◆ **PROBLEM REQUIREMENTS**
Within the entries below, every line containing "shared" is to be copied.

*** DATA RECORDS ***

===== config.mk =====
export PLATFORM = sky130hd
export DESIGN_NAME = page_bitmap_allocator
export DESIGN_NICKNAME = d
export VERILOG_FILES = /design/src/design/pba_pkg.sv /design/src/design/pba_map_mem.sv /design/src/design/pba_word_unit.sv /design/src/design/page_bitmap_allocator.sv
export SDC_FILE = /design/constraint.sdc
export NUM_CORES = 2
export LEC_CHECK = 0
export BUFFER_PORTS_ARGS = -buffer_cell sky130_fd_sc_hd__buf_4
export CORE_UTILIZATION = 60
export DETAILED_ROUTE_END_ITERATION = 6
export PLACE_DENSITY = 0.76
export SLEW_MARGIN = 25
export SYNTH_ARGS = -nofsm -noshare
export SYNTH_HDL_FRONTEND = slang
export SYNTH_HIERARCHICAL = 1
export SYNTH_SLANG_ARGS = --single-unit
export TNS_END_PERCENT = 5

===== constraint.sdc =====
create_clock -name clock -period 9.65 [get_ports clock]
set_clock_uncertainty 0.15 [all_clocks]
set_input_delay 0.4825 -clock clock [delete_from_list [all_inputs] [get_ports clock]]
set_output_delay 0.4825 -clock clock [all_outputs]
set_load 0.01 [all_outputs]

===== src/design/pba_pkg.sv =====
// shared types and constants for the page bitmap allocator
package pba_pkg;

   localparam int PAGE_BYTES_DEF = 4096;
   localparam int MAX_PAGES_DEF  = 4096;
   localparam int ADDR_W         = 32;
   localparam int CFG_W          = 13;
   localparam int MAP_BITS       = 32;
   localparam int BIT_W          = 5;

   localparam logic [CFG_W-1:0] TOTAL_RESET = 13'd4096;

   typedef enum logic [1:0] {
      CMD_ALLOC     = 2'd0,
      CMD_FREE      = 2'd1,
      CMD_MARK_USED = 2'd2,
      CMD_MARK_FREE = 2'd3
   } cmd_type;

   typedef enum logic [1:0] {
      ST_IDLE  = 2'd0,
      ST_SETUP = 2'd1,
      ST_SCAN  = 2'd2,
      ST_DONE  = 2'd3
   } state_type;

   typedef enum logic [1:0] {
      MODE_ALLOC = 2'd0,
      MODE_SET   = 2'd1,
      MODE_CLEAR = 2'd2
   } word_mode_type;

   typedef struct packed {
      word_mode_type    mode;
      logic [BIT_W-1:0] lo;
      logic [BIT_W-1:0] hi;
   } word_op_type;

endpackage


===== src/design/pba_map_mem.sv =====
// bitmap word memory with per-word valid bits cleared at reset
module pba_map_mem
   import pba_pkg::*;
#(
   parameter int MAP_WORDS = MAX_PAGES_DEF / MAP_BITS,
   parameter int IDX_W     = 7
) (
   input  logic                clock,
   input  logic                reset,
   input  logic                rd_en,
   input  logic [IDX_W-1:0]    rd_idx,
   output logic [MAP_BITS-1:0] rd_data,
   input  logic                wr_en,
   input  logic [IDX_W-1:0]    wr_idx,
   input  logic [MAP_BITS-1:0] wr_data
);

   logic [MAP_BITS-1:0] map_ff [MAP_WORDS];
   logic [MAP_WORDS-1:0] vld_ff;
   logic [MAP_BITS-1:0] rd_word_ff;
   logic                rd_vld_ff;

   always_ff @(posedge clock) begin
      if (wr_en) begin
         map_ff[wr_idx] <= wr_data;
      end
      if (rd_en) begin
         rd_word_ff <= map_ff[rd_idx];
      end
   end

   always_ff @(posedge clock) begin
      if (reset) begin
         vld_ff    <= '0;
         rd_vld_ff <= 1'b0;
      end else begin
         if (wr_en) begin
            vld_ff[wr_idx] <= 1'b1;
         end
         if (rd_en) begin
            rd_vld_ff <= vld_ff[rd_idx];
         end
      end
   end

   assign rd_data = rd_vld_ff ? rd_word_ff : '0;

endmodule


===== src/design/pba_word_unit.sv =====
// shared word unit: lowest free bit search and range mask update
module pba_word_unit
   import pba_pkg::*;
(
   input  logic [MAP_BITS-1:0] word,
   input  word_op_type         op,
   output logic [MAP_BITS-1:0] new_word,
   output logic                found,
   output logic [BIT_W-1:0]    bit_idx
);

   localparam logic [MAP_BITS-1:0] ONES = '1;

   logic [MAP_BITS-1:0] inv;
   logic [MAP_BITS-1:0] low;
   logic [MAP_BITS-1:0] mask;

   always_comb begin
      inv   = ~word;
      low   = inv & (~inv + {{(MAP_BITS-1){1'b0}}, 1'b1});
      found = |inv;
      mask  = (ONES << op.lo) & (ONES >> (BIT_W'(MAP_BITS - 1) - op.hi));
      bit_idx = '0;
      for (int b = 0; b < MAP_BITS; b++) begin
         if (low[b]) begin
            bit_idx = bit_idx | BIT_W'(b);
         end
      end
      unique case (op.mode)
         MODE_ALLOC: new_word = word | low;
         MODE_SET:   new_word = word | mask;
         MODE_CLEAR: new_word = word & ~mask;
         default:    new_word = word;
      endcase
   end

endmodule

*** End of DATA RECORDS ***
*** DATA RECORDS ***

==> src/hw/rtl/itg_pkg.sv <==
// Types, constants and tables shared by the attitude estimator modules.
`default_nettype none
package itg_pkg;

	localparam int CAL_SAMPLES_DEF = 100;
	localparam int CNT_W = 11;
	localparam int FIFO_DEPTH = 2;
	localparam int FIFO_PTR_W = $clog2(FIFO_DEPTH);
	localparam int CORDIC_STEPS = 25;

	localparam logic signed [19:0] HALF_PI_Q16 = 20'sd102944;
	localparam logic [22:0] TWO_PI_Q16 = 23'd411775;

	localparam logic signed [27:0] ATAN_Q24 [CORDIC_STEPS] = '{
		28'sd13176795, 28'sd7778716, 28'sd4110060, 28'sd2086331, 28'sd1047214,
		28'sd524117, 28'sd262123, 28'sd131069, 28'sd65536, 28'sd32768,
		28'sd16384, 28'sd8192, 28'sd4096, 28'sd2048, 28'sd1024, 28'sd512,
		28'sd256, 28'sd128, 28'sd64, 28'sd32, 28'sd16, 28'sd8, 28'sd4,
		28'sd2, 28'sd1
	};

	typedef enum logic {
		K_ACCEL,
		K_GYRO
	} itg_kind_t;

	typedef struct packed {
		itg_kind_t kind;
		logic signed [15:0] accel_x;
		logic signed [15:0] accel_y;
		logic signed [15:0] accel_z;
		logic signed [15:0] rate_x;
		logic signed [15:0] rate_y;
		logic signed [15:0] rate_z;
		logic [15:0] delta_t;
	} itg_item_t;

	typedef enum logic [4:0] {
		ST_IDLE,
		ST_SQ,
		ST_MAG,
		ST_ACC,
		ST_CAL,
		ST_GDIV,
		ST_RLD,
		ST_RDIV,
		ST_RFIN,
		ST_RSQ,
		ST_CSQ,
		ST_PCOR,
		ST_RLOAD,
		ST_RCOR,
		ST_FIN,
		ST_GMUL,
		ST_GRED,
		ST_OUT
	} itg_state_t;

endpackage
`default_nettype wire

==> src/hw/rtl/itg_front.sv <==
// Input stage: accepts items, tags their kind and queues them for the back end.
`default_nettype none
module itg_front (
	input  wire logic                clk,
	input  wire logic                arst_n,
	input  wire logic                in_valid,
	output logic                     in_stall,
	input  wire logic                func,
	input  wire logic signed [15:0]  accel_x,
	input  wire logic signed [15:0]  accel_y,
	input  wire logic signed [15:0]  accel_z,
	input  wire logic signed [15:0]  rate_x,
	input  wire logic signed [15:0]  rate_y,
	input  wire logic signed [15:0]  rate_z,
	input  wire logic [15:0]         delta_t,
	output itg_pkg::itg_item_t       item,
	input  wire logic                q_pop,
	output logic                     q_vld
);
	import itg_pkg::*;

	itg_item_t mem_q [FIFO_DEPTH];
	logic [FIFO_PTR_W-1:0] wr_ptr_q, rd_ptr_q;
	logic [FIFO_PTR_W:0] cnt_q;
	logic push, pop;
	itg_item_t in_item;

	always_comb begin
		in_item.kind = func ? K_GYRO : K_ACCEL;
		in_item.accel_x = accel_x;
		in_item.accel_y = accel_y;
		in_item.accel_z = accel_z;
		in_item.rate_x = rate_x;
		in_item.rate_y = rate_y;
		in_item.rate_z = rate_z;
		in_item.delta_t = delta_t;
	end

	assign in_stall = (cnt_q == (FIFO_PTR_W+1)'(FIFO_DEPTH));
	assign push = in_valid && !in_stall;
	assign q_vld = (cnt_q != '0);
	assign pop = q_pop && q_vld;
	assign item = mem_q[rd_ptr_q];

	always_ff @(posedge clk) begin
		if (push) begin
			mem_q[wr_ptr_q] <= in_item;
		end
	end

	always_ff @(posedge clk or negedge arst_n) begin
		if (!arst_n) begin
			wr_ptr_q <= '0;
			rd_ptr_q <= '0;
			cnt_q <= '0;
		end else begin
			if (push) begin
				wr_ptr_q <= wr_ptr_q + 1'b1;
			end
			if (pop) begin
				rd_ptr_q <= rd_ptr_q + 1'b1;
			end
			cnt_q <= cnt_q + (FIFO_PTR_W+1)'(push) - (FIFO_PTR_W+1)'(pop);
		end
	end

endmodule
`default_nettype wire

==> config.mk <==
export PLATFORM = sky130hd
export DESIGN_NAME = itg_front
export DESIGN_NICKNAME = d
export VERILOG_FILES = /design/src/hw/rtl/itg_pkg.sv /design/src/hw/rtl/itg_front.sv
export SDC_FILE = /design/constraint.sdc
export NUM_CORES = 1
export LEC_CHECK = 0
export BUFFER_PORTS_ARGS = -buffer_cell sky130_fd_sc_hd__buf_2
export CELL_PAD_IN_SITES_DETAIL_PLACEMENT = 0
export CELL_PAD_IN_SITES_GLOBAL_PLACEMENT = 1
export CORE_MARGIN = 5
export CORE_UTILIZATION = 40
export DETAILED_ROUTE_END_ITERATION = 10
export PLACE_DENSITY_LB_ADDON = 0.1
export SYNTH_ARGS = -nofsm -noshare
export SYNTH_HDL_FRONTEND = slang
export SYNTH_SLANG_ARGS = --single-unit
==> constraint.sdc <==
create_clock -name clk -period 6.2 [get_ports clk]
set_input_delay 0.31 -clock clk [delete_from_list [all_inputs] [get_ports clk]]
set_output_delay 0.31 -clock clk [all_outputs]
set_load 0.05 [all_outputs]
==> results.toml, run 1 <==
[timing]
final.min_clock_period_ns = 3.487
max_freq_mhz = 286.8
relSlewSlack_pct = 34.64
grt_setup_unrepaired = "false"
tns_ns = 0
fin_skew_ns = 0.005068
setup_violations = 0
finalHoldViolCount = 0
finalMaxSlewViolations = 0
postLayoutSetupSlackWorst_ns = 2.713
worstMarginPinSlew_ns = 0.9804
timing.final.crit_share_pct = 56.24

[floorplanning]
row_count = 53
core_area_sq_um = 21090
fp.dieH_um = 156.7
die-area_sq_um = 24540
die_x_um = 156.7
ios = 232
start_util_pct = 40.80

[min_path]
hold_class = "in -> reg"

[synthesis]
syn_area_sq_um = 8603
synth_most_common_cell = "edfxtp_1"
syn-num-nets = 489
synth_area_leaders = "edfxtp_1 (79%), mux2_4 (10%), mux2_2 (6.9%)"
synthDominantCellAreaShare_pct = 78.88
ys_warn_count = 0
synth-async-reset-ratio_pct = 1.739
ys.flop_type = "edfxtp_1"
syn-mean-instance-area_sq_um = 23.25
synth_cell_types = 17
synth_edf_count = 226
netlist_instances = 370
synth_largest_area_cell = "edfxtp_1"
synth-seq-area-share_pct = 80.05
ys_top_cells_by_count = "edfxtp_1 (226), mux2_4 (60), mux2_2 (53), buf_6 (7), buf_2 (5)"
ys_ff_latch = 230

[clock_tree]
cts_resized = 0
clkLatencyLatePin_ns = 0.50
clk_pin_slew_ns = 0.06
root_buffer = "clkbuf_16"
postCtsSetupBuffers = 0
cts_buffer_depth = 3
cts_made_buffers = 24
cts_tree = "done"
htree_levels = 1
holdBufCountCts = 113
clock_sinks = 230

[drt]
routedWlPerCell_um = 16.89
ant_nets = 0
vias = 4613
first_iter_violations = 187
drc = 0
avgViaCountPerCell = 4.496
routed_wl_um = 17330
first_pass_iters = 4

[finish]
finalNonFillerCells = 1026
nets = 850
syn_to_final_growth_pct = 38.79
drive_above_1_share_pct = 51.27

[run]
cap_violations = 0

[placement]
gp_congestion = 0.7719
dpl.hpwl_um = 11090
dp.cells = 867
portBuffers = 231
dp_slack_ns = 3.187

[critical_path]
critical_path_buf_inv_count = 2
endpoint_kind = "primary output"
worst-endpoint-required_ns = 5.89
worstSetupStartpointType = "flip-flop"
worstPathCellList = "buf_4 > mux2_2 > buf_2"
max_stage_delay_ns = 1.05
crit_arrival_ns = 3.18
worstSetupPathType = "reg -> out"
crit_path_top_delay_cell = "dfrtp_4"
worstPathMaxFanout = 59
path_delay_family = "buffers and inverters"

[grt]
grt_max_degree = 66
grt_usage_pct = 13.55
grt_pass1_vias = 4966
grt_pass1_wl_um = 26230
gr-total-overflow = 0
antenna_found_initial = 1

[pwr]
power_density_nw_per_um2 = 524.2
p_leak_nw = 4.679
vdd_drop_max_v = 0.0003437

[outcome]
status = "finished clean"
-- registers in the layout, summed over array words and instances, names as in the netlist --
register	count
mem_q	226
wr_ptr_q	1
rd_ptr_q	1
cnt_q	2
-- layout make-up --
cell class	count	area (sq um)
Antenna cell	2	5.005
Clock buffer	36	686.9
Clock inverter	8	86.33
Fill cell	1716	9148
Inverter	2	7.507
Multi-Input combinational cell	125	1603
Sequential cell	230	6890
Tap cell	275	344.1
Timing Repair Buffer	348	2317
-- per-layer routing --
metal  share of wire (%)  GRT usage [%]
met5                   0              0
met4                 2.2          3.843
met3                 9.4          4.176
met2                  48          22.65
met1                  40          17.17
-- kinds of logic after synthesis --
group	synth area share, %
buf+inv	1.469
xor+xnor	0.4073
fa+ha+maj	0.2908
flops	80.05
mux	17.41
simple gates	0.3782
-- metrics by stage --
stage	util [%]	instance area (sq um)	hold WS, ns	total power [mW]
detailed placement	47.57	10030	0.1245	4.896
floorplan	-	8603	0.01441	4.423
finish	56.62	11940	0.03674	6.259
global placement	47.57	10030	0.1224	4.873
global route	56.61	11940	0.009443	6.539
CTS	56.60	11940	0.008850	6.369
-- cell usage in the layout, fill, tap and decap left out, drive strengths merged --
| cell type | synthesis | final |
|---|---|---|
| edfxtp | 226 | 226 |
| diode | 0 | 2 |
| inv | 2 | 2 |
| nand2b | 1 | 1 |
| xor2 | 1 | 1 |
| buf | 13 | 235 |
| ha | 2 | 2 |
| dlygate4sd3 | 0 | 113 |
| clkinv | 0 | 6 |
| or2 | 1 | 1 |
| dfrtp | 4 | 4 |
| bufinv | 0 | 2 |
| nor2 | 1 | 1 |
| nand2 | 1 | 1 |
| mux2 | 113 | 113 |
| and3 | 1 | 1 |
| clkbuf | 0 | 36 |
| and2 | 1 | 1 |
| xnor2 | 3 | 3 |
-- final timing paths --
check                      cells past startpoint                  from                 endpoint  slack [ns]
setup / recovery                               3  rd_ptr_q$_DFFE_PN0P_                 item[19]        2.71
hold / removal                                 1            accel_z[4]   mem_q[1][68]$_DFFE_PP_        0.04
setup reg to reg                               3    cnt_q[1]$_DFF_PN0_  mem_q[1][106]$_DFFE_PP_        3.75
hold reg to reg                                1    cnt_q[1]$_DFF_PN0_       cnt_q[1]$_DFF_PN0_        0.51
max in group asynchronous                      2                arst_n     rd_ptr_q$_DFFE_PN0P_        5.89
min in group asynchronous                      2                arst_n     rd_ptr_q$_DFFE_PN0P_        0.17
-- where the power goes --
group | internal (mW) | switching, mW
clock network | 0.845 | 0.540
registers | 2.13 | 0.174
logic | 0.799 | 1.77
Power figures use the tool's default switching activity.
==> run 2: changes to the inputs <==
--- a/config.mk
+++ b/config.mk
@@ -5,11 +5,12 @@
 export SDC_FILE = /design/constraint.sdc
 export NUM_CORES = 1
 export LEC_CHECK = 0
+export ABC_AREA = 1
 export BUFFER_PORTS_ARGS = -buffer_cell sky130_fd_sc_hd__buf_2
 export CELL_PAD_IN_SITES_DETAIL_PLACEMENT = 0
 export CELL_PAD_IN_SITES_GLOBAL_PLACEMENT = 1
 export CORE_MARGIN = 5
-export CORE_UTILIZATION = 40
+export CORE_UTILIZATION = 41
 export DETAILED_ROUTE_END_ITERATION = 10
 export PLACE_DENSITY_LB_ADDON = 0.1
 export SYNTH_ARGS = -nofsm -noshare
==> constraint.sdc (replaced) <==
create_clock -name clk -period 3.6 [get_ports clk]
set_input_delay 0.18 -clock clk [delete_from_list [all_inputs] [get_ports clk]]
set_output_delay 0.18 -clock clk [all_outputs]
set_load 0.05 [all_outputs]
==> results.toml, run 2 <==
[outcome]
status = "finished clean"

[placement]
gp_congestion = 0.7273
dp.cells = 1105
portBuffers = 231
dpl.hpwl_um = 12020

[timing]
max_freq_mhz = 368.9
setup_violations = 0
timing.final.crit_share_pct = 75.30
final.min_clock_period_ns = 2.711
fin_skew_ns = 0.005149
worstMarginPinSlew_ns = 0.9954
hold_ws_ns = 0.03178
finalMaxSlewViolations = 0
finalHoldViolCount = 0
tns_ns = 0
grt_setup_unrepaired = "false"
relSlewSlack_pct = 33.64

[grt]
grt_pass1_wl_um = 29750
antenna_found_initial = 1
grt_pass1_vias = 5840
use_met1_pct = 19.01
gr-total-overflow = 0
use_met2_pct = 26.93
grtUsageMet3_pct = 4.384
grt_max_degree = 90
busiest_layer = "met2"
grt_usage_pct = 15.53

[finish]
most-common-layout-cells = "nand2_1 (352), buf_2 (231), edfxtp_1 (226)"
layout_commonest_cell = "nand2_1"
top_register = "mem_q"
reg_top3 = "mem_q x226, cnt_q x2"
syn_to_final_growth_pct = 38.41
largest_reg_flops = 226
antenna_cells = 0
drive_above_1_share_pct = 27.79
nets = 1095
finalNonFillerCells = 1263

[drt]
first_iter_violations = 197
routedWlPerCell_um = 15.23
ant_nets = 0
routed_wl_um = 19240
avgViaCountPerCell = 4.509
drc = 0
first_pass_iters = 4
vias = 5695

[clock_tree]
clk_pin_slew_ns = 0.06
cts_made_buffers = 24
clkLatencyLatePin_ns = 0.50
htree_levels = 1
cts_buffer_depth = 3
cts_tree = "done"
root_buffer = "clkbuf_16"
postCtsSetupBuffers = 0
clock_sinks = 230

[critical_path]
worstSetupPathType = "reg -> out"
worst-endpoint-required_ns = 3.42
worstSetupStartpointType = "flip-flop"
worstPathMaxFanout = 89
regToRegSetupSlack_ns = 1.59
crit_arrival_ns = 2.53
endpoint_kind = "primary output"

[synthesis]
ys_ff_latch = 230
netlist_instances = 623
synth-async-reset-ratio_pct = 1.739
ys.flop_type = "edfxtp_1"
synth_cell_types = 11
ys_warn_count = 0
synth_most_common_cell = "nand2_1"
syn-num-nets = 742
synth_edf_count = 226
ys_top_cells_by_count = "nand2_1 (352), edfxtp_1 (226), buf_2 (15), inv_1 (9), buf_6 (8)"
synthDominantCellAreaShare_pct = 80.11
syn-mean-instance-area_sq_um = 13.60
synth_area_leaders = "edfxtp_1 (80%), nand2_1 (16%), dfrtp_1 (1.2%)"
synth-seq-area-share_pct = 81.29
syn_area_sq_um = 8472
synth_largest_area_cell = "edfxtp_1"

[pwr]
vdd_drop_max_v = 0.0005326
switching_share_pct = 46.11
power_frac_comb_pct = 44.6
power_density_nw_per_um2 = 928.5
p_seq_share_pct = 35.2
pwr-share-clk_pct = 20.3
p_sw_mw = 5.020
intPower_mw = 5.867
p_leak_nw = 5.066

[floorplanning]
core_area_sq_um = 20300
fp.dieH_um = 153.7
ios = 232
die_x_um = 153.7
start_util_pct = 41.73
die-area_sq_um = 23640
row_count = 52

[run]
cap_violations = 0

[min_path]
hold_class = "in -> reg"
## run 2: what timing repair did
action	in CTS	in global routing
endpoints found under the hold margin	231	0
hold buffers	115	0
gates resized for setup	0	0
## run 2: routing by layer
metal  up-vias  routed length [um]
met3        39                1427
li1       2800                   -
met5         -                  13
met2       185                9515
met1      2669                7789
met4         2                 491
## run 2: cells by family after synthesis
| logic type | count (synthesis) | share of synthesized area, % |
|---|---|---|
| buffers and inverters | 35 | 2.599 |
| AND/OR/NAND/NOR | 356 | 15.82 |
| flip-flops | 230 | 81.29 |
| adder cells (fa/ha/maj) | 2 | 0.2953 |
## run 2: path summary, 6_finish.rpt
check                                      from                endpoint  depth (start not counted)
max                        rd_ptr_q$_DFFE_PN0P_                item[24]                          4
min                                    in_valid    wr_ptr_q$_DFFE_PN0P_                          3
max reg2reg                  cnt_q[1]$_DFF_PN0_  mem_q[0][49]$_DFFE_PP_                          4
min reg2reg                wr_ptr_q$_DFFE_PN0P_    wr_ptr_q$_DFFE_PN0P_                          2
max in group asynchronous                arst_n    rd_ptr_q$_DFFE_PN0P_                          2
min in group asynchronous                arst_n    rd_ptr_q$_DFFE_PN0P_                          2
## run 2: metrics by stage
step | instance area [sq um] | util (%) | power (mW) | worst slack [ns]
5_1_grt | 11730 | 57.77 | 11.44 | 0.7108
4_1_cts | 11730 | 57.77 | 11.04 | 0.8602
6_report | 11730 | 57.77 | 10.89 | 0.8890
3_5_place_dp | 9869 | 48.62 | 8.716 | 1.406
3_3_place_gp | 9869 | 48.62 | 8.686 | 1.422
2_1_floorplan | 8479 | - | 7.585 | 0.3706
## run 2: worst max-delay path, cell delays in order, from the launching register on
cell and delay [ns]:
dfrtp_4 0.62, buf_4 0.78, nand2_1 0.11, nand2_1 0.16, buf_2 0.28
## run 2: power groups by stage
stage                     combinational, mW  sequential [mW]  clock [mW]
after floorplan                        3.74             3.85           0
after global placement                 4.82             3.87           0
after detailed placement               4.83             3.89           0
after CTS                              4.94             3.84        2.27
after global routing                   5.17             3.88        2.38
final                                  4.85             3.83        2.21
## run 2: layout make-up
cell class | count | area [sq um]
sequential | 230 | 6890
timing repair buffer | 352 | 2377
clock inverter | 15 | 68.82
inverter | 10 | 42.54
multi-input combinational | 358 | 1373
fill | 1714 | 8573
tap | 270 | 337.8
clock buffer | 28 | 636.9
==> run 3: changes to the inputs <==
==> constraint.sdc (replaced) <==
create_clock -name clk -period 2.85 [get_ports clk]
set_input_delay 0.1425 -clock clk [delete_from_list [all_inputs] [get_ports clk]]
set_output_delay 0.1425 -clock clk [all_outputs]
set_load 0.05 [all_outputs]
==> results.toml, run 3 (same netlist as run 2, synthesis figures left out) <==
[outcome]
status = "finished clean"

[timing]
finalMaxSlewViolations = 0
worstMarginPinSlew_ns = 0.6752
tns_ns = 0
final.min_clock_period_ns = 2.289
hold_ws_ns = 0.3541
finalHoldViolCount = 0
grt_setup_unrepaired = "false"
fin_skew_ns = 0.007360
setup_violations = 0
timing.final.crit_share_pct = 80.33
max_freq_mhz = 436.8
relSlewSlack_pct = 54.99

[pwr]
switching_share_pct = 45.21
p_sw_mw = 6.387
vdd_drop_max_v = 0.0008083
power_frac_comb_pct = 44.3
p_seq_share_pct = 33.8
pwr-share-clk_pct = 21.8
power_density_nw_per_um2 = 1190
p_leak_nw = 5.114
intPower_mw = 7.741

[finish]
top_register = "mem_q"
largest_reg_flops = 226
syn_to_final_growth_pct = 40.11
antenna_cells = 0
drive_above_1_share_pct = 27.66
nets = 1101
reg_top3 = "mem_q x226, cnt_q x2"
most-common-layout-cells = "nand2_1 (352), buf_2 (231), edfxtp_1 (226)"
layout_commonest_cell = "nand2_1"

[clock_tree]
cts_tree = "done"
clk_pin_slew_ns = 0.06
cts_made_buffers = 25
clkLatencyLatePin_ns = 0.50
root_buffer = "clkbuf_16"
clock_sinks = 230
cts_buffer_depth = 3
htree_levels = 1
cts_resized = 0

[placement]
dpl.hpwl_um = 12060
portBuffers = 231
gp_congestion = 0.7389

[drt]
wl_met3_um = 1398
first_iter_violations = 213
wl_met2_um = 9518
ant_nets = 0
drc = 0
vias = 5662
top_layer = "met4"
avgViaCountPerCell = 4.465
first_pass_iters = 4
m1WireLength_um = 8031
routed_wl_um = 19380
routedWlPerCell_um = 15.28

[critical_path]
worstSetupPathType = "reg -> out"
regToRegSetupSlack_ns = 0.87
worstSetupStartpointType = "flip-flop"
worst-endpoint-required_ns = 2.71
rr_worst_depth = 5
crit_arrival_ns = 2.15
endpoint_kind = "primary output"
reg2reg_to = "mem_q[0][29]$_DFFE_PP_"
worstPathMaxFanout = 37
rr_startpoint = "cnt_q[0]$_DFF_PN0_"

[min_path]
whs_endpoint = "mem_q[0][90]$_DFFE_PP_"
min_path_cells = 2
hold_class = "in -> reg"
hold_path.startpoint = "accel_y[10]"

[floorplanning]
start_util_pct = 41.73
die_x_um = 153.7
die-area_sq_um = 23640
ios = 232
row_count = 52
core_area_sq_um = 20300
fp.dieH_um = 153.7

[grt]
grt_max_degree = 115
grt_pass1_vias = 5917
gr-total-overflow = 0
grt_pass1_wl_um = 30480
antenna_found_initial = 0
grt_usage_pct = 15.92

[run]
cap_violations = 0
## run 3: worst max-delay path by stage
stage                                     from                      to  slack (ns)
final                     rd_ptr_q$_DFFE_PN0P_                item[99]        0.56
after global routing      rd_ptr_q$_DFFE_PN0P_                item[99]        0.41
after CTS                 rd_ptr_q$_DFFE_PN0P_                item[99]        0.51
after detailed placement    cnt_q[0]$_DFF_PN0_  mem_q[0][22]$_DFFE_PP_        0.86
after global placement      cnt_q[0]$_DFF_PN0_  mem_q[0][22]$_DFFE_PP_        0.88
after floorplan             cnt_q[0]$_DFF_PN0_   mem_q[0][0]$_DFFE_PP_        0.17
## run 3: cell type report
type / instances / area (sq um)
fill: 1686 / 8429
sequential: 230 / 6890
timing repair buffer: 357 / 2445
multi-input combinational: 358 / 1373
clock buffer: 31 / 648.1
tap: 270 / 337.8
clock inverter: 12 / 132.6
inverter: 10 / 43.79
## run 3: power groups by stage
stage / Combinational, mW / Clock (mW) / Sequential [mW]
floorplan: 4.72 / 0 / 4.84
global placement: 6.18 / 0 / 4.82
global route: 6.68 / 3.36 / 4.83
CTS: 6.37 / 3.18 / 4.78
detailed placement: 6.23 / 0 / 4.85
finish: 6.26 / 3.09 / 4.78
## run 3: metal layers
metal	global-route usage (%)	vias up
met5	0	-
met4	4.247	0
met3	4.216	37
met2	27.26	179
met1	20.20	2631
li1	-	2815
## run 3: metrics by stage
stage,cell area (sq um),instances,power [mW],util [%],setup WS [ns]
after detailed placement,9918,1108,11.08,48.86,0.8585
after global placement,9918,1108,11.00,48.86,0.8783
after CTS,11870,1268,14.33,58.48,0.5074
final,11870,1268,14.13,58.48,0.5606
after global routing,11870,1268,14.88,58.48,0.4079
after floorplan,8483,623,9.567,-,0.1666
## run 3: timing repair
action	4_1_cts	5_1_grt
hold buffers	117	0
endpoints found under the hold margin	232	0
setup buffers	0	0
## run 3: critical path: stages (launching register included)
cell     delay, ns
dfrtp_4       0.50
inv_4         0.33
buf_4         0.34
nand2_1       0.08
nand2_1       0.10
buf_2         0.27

*** End of DATA RECORDS ***

◆ **RESULT FOR THIS EXERCISE**
// shared types and constants for the page bitmap allocator
// shared word unit: lowest free bit search and range mask update
// Types, constants and tables shared by the attitude estimator modules.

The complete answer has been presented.